*** DATA TO EXAMINE Section Begins ***

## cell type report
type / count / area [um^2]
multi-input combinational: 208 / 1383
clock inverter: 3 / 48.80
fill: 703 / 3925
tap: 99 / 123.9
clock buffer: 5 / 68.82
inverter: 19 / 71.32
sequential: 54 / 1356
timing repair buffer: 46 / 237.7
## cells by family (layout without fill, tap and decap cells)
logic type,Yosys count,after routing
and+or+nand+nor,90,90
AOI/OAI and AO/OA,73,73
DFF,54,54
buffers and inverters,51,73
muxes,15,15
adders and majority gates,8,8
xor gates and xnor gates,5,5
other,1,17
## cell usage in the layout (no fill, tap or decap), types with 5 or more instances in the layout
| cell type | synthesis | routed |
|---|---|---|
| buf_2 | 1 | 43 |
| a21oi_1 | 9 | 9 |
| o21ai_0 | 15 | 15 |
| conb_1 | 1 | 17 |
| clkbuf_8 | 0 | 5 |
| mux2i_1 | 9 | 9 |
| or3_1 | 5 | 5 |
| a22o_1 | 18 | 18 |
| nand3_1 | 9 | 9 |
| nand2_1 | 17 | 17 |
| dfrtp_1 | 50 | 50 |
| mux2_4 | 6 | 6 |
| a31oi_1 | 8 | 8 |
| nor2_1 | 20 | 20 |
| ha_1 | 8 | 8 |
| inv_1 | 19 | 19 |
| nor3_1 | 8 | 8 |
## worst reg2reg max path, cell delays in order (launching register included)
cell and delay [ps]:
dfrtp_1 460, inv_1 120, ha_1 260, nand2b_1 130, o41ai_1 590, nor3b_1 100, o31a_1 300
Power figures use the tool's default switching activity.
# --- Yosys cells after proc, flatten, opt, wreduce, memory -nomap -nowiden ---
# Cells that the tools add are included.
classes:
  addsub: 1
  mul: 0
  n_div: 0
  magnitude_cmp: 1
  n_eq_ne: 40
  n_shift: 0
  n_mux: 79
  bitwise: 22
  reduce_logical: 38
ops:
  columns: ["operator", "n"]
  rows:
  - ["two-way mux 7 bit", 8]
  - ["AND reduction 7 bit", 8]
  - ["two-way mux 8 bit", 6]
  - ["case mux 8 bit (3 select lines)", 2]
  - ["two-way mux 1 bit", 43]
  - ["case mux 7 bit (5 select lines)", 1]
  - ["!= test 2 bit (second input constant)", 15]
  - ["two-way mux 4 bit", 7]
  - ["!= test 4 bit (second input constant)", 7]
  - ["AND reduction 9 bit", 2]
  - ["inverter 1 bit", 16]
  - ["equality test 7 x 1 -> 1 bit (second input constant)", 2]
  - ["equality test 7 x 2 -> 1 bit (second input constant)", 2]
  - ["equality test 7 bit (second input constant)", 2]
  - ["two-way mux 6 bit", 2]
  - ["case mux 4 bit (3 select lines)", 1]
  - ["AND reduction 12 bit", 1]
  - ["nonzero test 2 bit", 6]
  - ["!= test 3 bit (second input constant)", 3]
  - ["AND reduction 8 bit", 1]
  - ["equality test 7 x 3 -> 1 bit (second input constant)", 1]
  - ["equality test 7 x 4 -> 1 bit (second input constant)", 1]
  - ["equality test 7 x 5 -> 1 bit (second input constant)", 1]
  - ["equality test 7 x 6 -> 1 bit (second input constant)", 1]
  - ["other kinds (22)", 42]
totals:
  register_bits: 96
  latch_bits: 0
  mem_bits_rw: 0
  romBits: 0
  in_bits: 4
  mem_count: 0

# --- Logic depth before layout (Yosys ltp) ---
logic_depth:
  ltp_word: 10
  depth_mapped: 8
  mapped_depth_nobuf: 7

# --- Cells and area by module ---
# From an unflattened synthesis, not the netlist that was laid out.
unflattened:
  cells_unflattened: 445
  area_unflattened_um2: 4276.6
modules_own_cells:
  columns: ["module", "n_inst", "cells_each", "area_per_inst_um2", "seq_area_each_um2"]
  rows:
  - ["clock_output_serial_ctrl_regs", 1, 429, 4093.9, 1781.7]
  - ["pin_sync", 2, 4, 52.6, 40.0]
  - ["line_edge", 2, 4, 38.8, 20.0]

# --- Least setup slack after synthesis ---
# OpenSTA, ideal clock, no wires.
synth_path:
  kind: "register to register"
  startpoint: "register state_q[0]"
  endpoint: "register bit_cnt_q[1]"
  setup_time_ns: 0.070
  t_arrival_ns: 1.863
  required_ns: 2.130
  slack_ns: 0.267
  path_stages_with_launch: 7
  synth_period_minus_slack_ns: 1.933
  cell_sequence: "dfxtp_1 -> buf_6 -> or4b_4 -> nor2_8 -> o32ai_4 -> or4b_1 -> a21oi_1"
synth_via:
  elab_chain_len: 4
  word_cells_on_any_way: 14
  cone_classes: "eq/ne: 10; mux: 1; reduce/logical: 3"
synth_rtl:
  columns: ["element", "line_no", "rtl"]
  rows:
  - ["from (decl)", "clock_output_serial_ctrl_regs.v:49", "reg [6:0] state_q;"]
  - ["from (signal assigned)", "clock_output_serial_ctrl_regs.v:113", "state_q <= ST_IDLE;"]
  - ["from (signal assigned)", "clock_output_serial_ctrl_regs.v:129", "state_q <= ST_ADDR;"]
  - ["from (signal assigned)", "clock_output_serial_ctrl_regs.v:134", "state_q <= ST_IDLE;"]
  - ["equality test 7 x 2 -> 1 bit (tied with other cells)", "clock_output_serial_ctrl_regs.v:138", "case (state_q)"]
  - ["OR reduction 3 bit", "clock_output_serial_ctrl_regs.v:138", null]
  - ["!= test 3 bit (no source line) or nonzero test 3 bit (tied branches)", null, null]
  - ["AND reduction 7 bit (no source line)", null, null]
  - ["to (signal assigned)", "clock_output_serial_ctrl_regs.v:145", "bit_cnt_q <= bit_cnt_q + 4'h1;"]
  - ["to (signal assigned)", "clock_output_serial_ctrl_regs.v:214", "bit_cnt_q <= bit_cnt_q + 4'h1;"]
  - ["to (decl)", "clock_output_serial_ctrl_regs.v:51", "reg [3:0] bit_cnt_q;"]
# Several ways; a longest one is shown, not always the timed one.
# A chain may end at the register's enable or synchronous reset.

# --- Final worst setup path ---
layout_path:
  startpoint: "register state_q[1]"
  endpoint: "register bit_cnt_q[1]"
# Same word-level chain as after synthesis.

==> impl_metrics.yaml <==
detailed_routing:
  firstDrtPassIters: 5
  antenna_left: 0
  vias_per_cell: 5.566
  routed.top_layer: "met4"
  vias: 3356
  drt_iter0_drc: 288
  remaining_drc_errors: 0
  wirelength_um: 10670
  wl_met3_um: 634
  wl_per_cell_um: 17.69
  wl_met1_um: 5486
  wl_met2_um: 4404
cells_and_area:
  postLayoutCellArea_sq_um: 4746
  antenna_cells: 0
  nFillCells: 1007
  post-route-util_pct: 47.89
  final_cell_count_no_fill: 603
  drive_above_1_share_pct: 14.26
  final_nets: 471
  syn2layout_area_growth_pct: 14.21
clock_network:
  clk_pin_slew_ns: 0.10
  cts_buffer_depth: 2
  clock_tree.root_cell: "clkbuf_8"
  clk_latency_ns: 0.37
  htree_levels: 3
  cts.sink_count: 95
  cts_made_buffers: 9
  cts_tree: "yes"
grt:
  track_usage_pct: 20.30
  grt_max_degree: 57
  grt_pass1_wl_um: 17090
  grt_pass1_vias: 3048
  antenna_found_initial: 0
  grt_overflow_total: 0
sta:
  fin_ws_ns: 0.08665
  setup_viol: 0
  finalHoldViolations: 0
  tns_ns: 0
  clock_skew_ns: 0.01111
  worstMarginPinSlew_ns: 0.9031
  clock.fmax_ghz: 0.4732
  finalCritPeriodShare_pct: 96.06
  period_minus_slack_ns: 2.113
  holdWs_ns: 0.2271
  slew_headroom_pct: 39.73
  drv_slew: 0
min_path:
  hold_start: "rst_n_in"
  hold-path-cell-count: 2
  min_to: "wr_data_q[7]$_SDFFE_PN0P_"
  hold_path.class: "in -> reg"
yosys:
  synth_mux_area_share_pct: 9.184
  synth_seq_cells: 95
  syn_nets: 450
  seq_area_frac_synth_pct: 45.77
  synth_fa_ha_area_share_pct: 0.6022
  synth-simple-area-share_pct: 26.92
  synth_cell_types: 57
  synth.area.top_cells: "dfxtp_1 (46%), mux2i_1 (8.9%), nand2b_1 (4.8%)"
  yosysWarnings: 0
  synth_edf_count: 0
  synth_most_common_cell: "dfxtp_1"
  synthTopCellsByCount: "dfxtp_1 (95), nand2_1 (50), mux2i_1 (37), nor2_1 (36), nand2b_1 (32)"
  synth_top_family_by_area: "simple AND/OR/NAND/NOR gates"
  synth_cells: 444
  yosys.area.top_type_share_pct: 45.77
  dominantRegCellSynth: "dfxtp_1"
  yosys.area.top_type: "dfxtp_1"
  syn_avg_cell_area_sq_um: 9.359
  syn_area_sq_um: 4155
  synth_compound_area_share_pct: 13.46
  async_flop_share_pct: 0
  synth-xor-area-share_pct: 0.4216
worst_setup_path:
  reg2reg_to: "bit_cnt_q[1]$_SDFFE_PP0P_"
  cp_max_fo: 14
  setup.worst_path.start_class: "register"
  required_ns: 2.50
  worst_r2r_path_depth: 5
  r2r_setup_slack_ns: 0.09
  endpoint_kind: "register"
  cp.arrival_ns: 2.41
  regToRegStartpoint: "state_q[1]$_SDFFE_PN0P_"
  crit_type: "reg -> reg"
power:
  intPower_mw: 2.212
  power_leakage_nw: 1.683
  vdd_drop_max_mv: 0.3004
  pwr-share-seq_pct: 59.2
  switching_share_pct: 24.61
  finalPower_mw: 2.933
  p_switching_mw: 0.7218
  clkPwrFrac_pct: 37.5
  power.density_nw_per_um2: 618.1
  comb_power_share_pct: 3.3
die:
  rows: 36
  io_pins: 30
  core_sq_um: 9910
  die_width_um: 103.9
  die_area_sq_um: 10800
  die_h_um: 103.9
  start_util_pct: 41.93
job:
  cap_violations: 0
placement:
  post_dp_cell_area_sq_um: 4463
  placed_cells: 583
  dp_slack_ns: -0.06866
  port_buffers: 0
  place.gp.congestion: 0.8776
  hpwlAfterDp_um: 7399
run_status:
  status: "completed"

*** DATA TO EXAMINE Section Ends ***
*** DATA TO EXAMINE Section Begins ***

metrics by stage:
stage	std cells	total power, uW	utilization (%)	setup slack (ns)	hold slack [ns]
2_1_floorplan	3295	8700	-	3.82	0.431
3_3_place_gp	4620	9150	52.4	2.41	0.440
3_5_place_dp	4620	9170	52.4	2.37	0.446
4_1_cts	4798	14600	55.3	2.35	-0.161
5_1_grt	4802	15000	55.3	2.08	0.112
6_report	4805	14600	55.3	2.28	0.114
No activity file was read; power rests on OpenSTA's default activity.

*** DATA TO EXAMINE Section Ends ***

From the listing above, output exactly the run of lines that starts with the line containing "syn2layout_area_growth_pct: 14.21" and ends with the line containing "synth_seq_cells: 95".

**WRITTEN ANSWER**
  syn2layout_area_growth_pct: 14.21
clock_network:
  clk_pin_slew_ns: 0.10
  cts_buffer_depth: 2
  clock_tree.root_cell: "clkbuf_8"
  clk_latency_ns: 0.37
  htree_levels: 3
  cts.sink_count: 95
  cts_made_buffers: 9
  cts_tree: "yes"
grt:
  track_usage_pct: 20.30
  grt_max_degree: 57
  grt_pass1_wl_um: 17090
  grt_pass1_vias: 3048
  antenna_found_initial: 0
  grt_overflow_total: 0
sta:
  fin_ws_ns: 0.08665
  setup_viol: 0
  finalHoldViolations: 0
  tns_ns: 0
  clock_skew_ns: 0.01111
  worstMarginPinSlew_ns: 0.9031
  clock.fmax_ghz: 0.4732
  finalCritPeriodShare_pct: 96.06
  period_minus_slack_ns: 2.113
  holdWs_ns: 0.2271
  slew_headroom_pct: 39.73
  drv_slew: 0
min_path:
  hold_start: "rst_n_in"
  hold-path-cell-count: 2
  min_to: "wr_data_q[7]$_SDFFE_PN0P_"
  hold_path.class: "in -> reg"
yosys:
  synth_mux_area_share_pct: 9.184
  synth_seq_cells: 95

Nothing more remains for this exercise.